Autonomous agents (robots) face tremendous challenges while interacting with heterogeneous human agents in close proximity. One of these challenges is that the autonomous agent does not have an accurate model tailored to the specific human that the autonomous agent is interacting with, which could sometimes result in inefficient human-robot interaction and suboptimal system dynamics. Developing an online method to enable the autonomous agent to learn information about the human model is therefore an ongoing research goal. Existing approaches position the robot as a passive learner in the environment to observe the physical states and the associated human response. This passive design, however, only allows the robot to obtain information that the human chooses to exhibit, which sometimes doesn't capture the human's full intention. In this work, we present an online optimization-based probing procedure for the autonomous agent to clarify its belief about the human model in an active manner. By optimizing an information radius, the autonomous agent chooses the action that most challenges its current conviction. This procedure allows the autonomous agent to actively probe the human agents to reveal information that's previously unavailable to the autonomous agent. With this gathered information, the autonomous agent can interactively influence the human agent for some designated objectives. Our main contributions include a coherent theoretical framework that unifies the probing and influence procedures and two case studies in autonomous driving that show how active probing can help to create better participant experience during influence, like higher efficiency or less perturbations.

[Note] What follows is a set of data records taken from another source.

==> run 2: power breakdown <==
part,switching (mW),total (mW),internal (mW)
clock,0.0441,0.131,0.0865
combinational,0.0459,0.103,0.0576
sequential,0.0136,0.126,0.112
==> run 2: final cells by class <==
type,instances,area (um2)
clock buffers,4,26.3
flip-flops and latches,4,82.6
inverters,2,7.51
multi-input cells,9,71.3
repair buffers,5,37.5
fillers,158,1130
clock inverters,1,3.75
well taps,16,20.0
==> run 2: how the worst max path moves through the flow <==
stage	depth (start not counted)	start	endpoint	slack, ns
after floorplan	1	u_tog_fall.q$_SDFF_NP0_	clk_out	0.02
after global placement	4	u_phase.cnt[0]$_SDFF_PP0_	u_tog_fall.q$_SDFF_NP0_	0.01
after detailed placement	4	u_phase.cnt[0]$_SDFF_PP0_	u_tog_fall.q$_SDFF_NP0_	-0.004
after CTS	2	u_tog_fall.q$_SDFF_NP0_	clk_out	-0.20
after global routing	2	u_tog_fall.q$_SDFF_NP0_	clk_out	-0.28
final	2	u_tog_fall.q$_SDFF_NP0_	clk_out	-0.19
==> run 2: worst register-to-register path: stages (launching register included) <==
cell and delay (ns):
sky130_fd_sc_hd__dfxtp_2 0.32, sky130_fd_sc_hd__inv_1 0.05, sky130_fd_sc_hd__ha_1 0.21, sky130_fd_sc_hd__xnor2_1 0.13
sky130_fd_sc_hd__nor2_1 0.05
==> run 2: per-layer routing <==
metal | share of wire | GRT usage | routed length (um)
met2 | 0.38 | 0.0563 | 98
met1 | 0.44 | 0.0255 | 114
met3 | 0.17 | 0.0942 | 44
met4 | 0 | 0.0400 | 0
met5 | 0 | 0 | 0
==> config.mk <==
export PLATFORM = sky130hd
export DESIGN_NAME = irq_ack_ctrl
export DESIGN_NICKNAME = d
export VERILOG_FILES = /design/src/rtl/irq_ack_pkg.sv /design/src/rtl/irq_req_sync.sv /design/src/rtl/irq_prio_enc.sv /design/src/rtl/irq_ack_fsm.sv /design/src/rtl/irq_host_regs.sv /design/src/rtl/irq_ack_ctrl.sv
export SDC_FILE = /design/constraint.sdc
export NUM_CORES = 1
export LEC_CHECK = 0
export ABC_AREA = 1
export BUFFER_PORTS_ARGS = -buffer_cell sky130_fd_sc_hd__buf_4
export CAP_MARGIN = 10
export CELL_PAD_IN_SITES_DETAIL_PLACEMENT = 0
export CELL_PAD_IN_SITES_GLOBAL_PLACEMENT = 2
export CORE_MARGIN = 4
export CORE_UTILIZATION = 31
export CTS_BUF_LIST = sky130_fd_sc_hd__clkbuf_4 sky130_fd_sc_hd__clkbuf_8
export DETAILED_ROUTE_END_ITERATION = 6
export PLACE_DENSITY_LB_ADDON = 0.1
export SLEW_MARGIN = 10
export SYNTH_ARGS = -nofsm -noshare
export SYNTH_HDL_FRONTEND = slang
export SYNTH_SLANG_ARGS = --single-unit
==> constraint.sdc <==
create_clock -name clk -period 2.9 [get_ports clk]
set_input_delay 0.29 -clock clk [delete_from_list [all_inputs] [get_ports clk]]
set_output_delay 0.29 -clock clk [all_outputs]
set_load 0.02 [all_outputs]
==> src/rtl/irq_ack_pkg.sv <==
// Package: shared state encoding and host register layout for the
// interrupt acknowledge handler. Assumes a two-entry host register space.
package irq_ack_pkg;

    typedef enum logic [1:0] {
        ACK_IDLE    = 2'd0,
        ACK_RUN     = 2'd1,
        ACK_RELEASE = 2'd2
    } ack_state_e;

    localparam logic ADDR_VECTOR = 1'b0;
    localparam logic ADDR_STATUS = 1'b1;

    localparam int ST_PEND    = 0;
    localparam int ST_ERR     = 1;
    localparam int ST_LVL_LSB = 2;

    localparam int CLR_PEND = 0;
    localparam int CLR_ERR  = 1;

endpackage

翻译：自主代理（机器人）在与异质性人类代理近距离互动时面临巨大挑战。其中一个关键挑战在于，自主代理缺乏针对特定交互对象的精准人类模型，这可能导致人机协作效率低下及系统动态次优化。因此，开发一种能让自主代理在线获取人类模型信息的实时方法成为持续研究目标。现有方法将机器人定位为环境中的被动学习者，通过观测物理状态及相关人类反应来学习。但这种被动设计仅能获取人类主动展示的信息，有时无法捕捉其完整意图。本文提出一种基于在线优化的主动探测方法，使自主代理能够主动澄清对人类模型的认知不确定性。通过优化信息半径，自主代理会选择最挑战当前认知的行动。该程序使自主代理能主动探测人类代理，从而获取先前无法获得的隐藏信息。基于这些收集的信息，自主代理可为实现特定目标而交互性地影响人类代理。我们的主要贡献包括：建立统一探测与影响过程的理论框架，以及在自动驾驶领域的两个案例研究，证明主动探测如何帮助在影响过程中创造更优的参与者体验（如更高效率或更少扰动）。